El nuevo esquema, por lo tanto, no constituye una medida aislada. Es una sucesión de intervenciones sobre el sistema de crédito vinculado a los haberes públicos: primero se estableció un límite al porcentaje del salario que puede quedar comprometido; luego se incorporaron al tope operaciones que estaban fuera del régimen general; se habilitaron refinanciaciones para los casos que ya excedían el límite y ahora se prepara una regulación sobre las tasas.
Un problema que también llegó a la Legislatura
El sobreendeudamiento comenzó además a ingresar en la agenda legislativa provincial. El propio Gobierno reconoció que existen proyectos en tratamiento destinados a abordar el problema y planteó que cualquier regulación deberá compatibilizarse con la normativa nacional.

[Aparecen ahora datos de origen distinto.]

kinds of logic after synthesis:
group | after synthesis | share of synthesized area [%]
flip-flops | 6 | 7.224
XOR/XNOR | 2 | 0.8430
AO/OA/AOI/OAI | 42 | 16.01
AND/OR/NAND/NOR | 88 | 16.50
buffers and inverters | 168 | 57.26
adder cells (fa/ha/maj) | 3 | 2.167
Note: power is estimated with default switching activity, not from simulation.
## src/rtl/cpu_hazard_pkg.sv

```systemverilog
// rtl/cpu_hazard_pkg.sv - shared state encoding, redirect codes and counter sizing for the hazard controller
package cpu_hazard_pkg;

    typedef enum logic [1:0] {
        ST_RUN    = 2'd0,
        ST_DRAIN  = 2'd1,
        ST_HALTED = 2'd2
    } hz_state_t;

    localparam logic REDIR_JMP = 1'b0;
    localparam logic REDIR_BR  = 1'b1;

    // Bits needed to hold a countdown from lat down to zero.
    function automatic int cnt_width(input int lat);
        int w;
        w = $clog2(lat + 1);
        return (w < 1) ? 1 : w;
    endfunction

endpackage

```

## src/rtl/hazard_scoreboard.sv

```systemverilog
// rtl/hazard_scoreboard.sv - per-register countdown of pending load writebacks with load-use hazard flag
module hazard_scoreboard
    import cpu_hazard_pkg::*;
#(
    parameter int REG_ADDR_W = 4,
    parameter int LOAD_LAT   = 1
) (
    input  logic                  clk,
    input  logic                  rst_n,
    input  logic                  set_en,
    input  logic [REG_ADDR_W-1:0] set_addr,
    input  logic                  rd0_en,
    input  logic [REG_ADDR_W-1:0] rd0_addr,
    input  logic                  rd1_en,
    input  logic [REG_ADDR_W-1:0] rd1_addr,
    output logic                  hazard
);

    localparam int CW   = cnt_width(LOAD_LAT);
    localparam int NREG = 1 << REG_ADDR_W;

    logic [CW-1:0] cnt [NREG];

    // A fresh load overrides the decrement of the same entry.
    always_ff @(posedge clk) begin
        if (!rst_n) begin
            for (int i = 0; i < NREG; i++) begin
                cnt[i] <= '0;
            end
        end else begin
            for (int i = 0; i < NREG; i++) begin
                if (set_en && (set_addr == REG_ADDR_W'(i))) begin
                    cnt[i] <= CW'(LOAD_LAT);
                end else if (cnt[i] != '0) begin
                    cnt[i] <= cnt[i] - 1'b1;
                end
            end
        end
    end

    assign hazard = (rd0_en && (cnt[rd0_addr] != '0)) ||
                    (rd1_en && (cnt[rd1_addr] != '0));

endmodule

```

## src/rtl/hazard_ctrl_unit.sv

```systemverilog
// rtl/hazard_ctrl_unit.sv - stall/flush arbitration and halt-drain FSM; HAZARD_PERF_EN adds a stall cycle counter
module hazard_ctrl_unit
    import cpu_hazard_pkg::*;
#(
    parameter int NUM_STAGES = 5,
    parameter int REG_ADDR_W = 4,
    parameter int LOAD_LAT   = 1
) (
    input  logic                  clk,
    input  logic                  rst_n,
    input  logic                  id_valid,
    input  logic [REG_ADDR_W-1:0] id_src0_addr,
    input  logic                  id_src0_used,
    input  logic [REG_ADDR_W-1:0] id_src1_addr,
    input  logic                  id_src1_used,
    input  logic [REG_ADDR_W-1:0] id_dst_addr,
    input  logic                  id_we,
    input  logic                  id_is_load,
    input  logic                  id_is_hlt,
    input  logic                  jmp_id,
    input  logic                  br_taken_ex,
    output logic                  stall_if,
    output logic                  stall_id,
    output logic                  bubble_ex,
    output logic                  flush_if_id,
    output logic                  redirect_valid,
    output logic                  redirect_sel,
    output logic                  id_issue,
    output logic                  hlt
`ifdef HAZARD_PERF_EN
    ,
    output logic [15:0]           stall_cycles
`endif
);

    localparam int DW = 3;
    // Loaded on the HLT issue edge so hlt rises NUM_STAGES-2 edges later.
    localparam logic [DW-1:0] DRAIN_INIT = DW'(NUM_STAGES - 3);

    hz_state_t     state, state_nxt;
    logic [DW-1:0] drain_cnt;
    logic          hlt_q;
    logic          sb_hazard;
    logic          load_hzd;

    hazard_scoreboard #(
        .REG_ADDR_W (REG_ADDR_W),
        .LOAD_LAT   (LOAD_LAT)
    ) u_scoreboard (
        .clk      (clk),
        .rst_n    (rst_n),
        .set_en   (id_issue && id_is_load && id_we),
        .set_addr (id_dst_addr),
        .rd0_en   (id_valid && id_src0_used),
        .rd0_addr (id_src0_addr),
        .rd1_en   (id_valid && id_src1_used),
        .rd1_addr (id_src1_addr),
        .hazard   (sb_hazard)
    );

    assign load_hzd = id_valid && sb_hazard;
    assign hlt      = hlt_q;

    always_ff @(posedge clk) begin
        if (!rst_n) begin
            state     <= ST_RUN;
            drain_cnt <= '0;
            hlt_q     <= 1'b0;
        end else begin
            state <= state_nxt;
            if (state == ST_RUN) begin
                drain_cnt <= DRAIN_INIT;
            end else if (drain_cnt != '0) begin
                drain_cnt <= drain_cnt - 1'b1;
            end
            hlt_q <= (state_nxt == ST_HALTED);
        end
    end

    always_comb begin
        state_nxt      = state;
        stall_if       = 1'b0;
        stall_id       = 1'b0;
        bubble_ex      = 1'b0;
        flush_if_id    = 1'b0;
        redirect_valid = 1'b0;
        redirect_sel   = REDIR_JMP;
        id_issue       = 1'b0;
        if (rst_n) begin
            case (state)
                ST_RUN: begin
                    // The branch in EX is older than anything in ID, so it wins.
                    if (br_taken_ex) begin
                        flush_if_id    = 1'b1;
                        bubble_ex      = 1'b1;
                        redirect_valid = 1'b1;
                        redirect_sel   = REDIR_BR;
                    end else if (load_hzd) begin
                        stall_if  = 1'b1;
                        stall_id  = 1'b1;
                        bubble_ex = 1'b1;
                    end else if (id_valid) begin
                        id_issue = 1'b1;
                        if (jmp_id) begin
                            flush_if_id    = 1'b1;
                            redirect_valid = 1'b1;
                            redirect_sel   = REDIR_JMP;
                        end
                        if (id_is_hlt) begin
                            state_nxt = ST_DRAIN;
                        end
                    end
                end
                ST_DRAIN: begin
                    stall_if  = 1'b1;
                    stall_id  = 1'b1;
                    bubble_ex = 1'b1;
                    if (drain_cnt == '0) begin
                        state_nxt = ST_HALTED;
                    end
                end
                ST_HALTED: begin
                    stall_if  = 1'b1;
                    stall_id  = 1'b1;
                    bubble_ex = 1'b1;
                end
                default: state_nxt = ST_RUN;
            endcase
        end
    end

`ifdef HAZARD_PERF_EN
    always_ff @(posedge clk) begin
        if (!rst_n) begin
            stall_cycles <= '0;
        end else if ((state == ST_RUN) && (load_hzd || br_taken_ex) &&
                     (stall_cycles != 16'hFFFF)) begin
            stall_cycles <= stall_cycles + 16'd1;
        end
    end
`endif

endmodule

```

## config.mk

```make
export PLATFORM = sky130hd
export DESIGN_NAME = hazard_ctrl_unit
export DESIGN_NICKNAME = d
export VERILOG_FILES = /design/src/rtl/cpu_hazard_pkg.sv /design/src/rtl/hazard_scoreboard.sv /design/src/rtl/hazard_ctrl_unit.sv
export SDC_FILE = /design/constraint.sdc
export NUM_CORES = 1
export LEC_CHECK = 0
export ABC_CLOCK_PERIOD_IN_PS = 2500
export CAP_MARGIN = 20
export CORE_MARGIN = 2
export CORE_UTILIZATION = 55
export CTS_CLUSTER_SIZE = 24
export DETAILED_ROUTE_END_ITERATION = 12
export DONT_BUFFER_PORTS = 1
export GPL_ROUTABILITY_DRIVEN = 0
export PLACE_DENSITY = 0.73
export SYNTH_ARGS = -nofsm -noshare
export SYNTH_HDL_FRONTEND = slang
export SYNTH_HIERARCHICAL = 1
export SYNTH_SLANG_ARGS = --single-unit
```

## constraint.sdc

```tcl
create_clock -name clk -period 2.5 [get_ports clk]
set_input_delay 0.25 -clock clk [delete_from_list [all_inputs] [get_ports clk]]
set_output_delay 0.25 -clock clk [all_outputs]
set_load 0.02 [all_outputs]
```

# [After elaboration in Yosys (flattened, before gate mapping)]
# Memories as Yosys holds them, arrays and structs flattened.
# Index checks and enable logic that the tools add are counted.
[word_totals] regBits=6 ram_bits=16 output_inout_bits=8 elab_cells=279 n_memories=1
[classes] n_addsub=17 eq_ne=18 muxes=175 bitwise=33 n_reduce_logical=31
[memory_table] name="u_scoreboard.cnt" words=16 width=1 read_ports=18 rd_ports_with_merged_regs=0 write_ports=16 line_no="hazard_scoreboard.sv:22" text="logic [CW-1:0] cnt [NREG];"
[ops] cell="2-to-1 mux 1 bit" n=164
[ops] cell="equality test 4 bit, second input constant" n=8
[ops] cell="bitwise OR 1 bit" n=32
[ops] cell="logical AND 1 bit" n=23
[ops] cell="equality test 4 x 3 -> 1 bit, second input constant" n=4
[ops] cell="2-to-1 mux 2 bit" n=8
[ops] cell="subtractor 1 bit, second input constant" n=16
[ops] cell="equality test 4 x 2 -> 1 bit, second input constant" n=2
[ops] cell="case mux 2 bit (3 select lines)" n=1
[ops] cell="equality test 2 bit, second input constant" n=2
[ops] cell="equality test 4 x 1 -> 1 bit, second input constant" n=1
[ops] cell="logical NOT 4 bit" n=1
[ops] cell="case mux 1 bit (2 select lines)" n=2
[ops] cell="OR reduction 2 bit" n=2
[ops] cell="logical NOT 3 bit" n=1
[ops] cell="nonzero test 3 bit" n=1
[ops] cell="subtractor 3 x 1 -> 3 bit, second input constant" n=1
[ops] cell="equality test 2 x 1 -> 1 bit, second input constant" n=1
[ops] cell="logical NOT 2 bit" n=1
[ops] cell="nonzero test 2 bit" n=1
[ops] cell="logical OR 1 bit" n=1
[ops] cell="NOT 1 bit" n=1

# [Logic depth before layout (Yosys ltp)]
# Gate-level depths: netlist of run 1.
[logic_depth] ltp_word=16 ltp_mapped=11 mapped_depth_nobuf=11

# [By module]
# The synthesis of run 1 kept the hierarchy.
[by_module_without_submodules] module="hazard_scoreboard" n_inst=1 cells_per_inst=78 area_each_um2=914.6 seq_area_each_um2=390.4
[by_module_without_submodules] module="hazard_ctrl_unit" n_inst=1 cells_per_inst=49 area_each_um2=421.7 seq_area_each_um2=120.1

# [Worst setup path before layout of run 1]
# OpenSTA, ideal clock, no wires.
[synth_timing] path_kind="register to register" from="memory u_scoreboard/cnt[11] (netlist bit)" to="memory u_scoreboard/cnt[15] (netlist bit) (enable)" setup_time_ns=0.247 t_arrival_ns=2.592 required_ns=2.253 slack_ns=-0.340 path_stages_with_launch=12 synth_period_minus_slack_ns=2.840 path_cell_list="edfxtp_1 mux4_1 mux2_2 nand3_1 nand4_1 nor3b_2 and2b_2 and3_1 and3_1 nand3_1 a21boi_0 nand2_1"
[synth_rtl] item="start: declaration" line_no="hazard_scoreboard.sv:22"

==> key figures, run 1 <==
Yosys
  • Synth top area share: 0.225
  • Ys Warns: 6
  • Seq/Total Area, Yosys: 0.382
  • Ranking of synthesized cells by area: dfxtp_1 (22%), edfxtp_1 (16%), mux4_1 (14%)
  • Synth area leader: dfxtp_1
  • Mux share of post-synthesis cell area: 0.188
  • Synthesized area: 1340 µm²
  • Syn Nets: between 150 and 200
  • Number of flops mapped to enable cells by yosys: 7
  • Register bit total from synthesis: 22
  • Netlist cell types: 37
  • Ys async rst share: 0
  • Commonest cells in the netlist: dfxtp_1 (15), nor2_1 (15), nand2_1 (12)
  • Most used DFF post-synth: dfxtp_1
  • Adder-Cell Fraction of Synth Area: 0.0375
  • Mapped Cells: around 130
  • Synth Area in Compound Gates: 0.104
  • Synth Area in XOR/XNOR: 0
  • Post-synthesis simple-gate area fraction: 0.250
  • Mapped Avg Cell Area: between 10 and 15 µm²
  • Largest family of logic cells by synthesized area: simple AND/OR/NAND/NOR gates

Clock tree
  • Root Buffer: clkbuf_4
  • H-tree lvl count: 1
  • Clk buf depth: 2
  • Clk_lat worst skew: approximately 0.30 ns
  • Sink Count: 22
  • Inserted Clock Buffers: 3
  • CTS tree: yes
  • Reg clk slew, reported paths: between 0.1 and 0.15 ns

Critical path
  • CP peak stage delay: about 0.47 ns
  • CP top delay family: simple AND/OR/NAND/NOR gates
  • Crit end category: flip-flop
  • Path type of the worst setup path: reg -> reg
  • Required @ worst endpoint: 2.58 ns
  • Crit path max fanout: 4
  • Crit-path most repeated cell: and3_4
  • Crit-path slowest cell: edfxtp_1
  • Reg2Reg Depth: 11
  • Worst-path cell chain: mux4_2 > mux2_4 > nand3_2 > nand4_1 > nor3b_2 > and2b_2 > and3_4 > and3_4 > nand2b_1 > a21boi_2 > nand2_1
  • WP buf/inv: 0
  • Arr. time, crit path: between 2 and 3 ns
  • Worst path depth: 11
  • CP Launch Type: flip-flop

Layout
  • Multi-input gate area: approximately 900 µm²
  • Fraction of layout cells with a size suffix above 1: 0.420
  • Layout net count: 170
  • Ant diodes: 0
  • Register area: approximately 510 µm²
  • Post-Layout Inst Area: around 1700 µm²
  • Synthesis-to-finish area growth: 24.6%
  • Fill count: roughly 170
  • Utilization after layout: 0.739

Hold path
  • Hold Path Stages: 1
  • Worst Hold Class: in -> reg

Floorplan
  • Die Area: 2840 µm²
  • Starting Density: 0.593
  • Core Box Area: ~2300 µm²
  • Row count: 17
  • DIE WIDTH: about 53 µm
  • Die Y-Extent: between 50 and 60 µm
  • Num ports: 30

Route
  • Initial DRC count: 16
  • Drt via density: a little over 6
  • DRC: 0
  • Vias: about 1100
  • DR pass1 iterations: 4
  • Routed wire length: approximately 3.1 mm
  • Routed WL per cell: around 18 µm
  • ANT nets after route: 0

Timing
  • Final Setup Violations: 27
  • Max Fclk: roughly 360 MHz
  • Setup Skew: 0.000783 ns
  • Worst setup margin: -0.267 ns
  • Minimum clock period: 2.77 ns
  • Final hold vios: 0
  • Final Cycle Share: 1.11
  • Relative slew slack: 0.706
  • Slew Viols, Final: 0
  • RSZ-0062 raised after global routing: true
  • Worst slew pin tran: roughly 0.44 ns

Global routing
  • Vias in the first global route: between 1000 and 1500
  • Initial antenna violation count: 0
  • Largest net degree at the start of global routing: 19
  • Tot GR Track Use: 0.243
  • Global-route wire length before repair: 4.91 mm
  • Overflow after GRT: 0

Outcome
  • Status: complete, but fails checks
  • Failing checks: setup timing

Power
  • Leakage: roughly 0.63 nW
  • Pwr Density: around 530 nW/µm²
  • Peak supply drop: ~510 µV

Job
  • Max-cap violations: 0

Placed design
  • Post-DP HPWL: 2.21 mm
  • I/O Buffers: 0
  • Post-DP Area: around 1400 µm²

Ese punto será determinante. La Provincia puede regular el sistema de descuentos sobre los haberes de sus agentes y establecer condiciones para los mecanismos que administra, pero la actividad financiera está atravesada por normas nacionales y por la regulación del Banco Central. El desafío legislativo será definir hasta dónde puede avanzar la protección del ingreso sin producir efectos contraproducentes sobre el acceso al crédito.
La discusión tiene una dimensión que excede a Misiones. El dato de mora familiar informado por el BCRA muestra que el endeudamiento de los hogares se convirtió en una cuestión relevante para el sistema financiero argentino. La Provincia interviene sobre un segmento específico —trabajadores estatales y pasivos provinciales—, pero lo hace sobre un problema que tiene raíces en la relación entre ingresos, costo del crédito y capacidad de pago de las familias.
En Misiones, la próxima resolución de Hacienda permitirá conocer hasta dónde llegará esa intervención. El límite del 39% ya establece cuánto del haber neto puede quedar comprometido mediante descuentos. El nuevo paso será determinar cuánto podrá costar el crédito que genera esas cuotas.
Ahí estará la diferencia entre contener una situación de sobreendeudamiento ya instalada y modificar las condiciones que permiten que vuelva a producirse.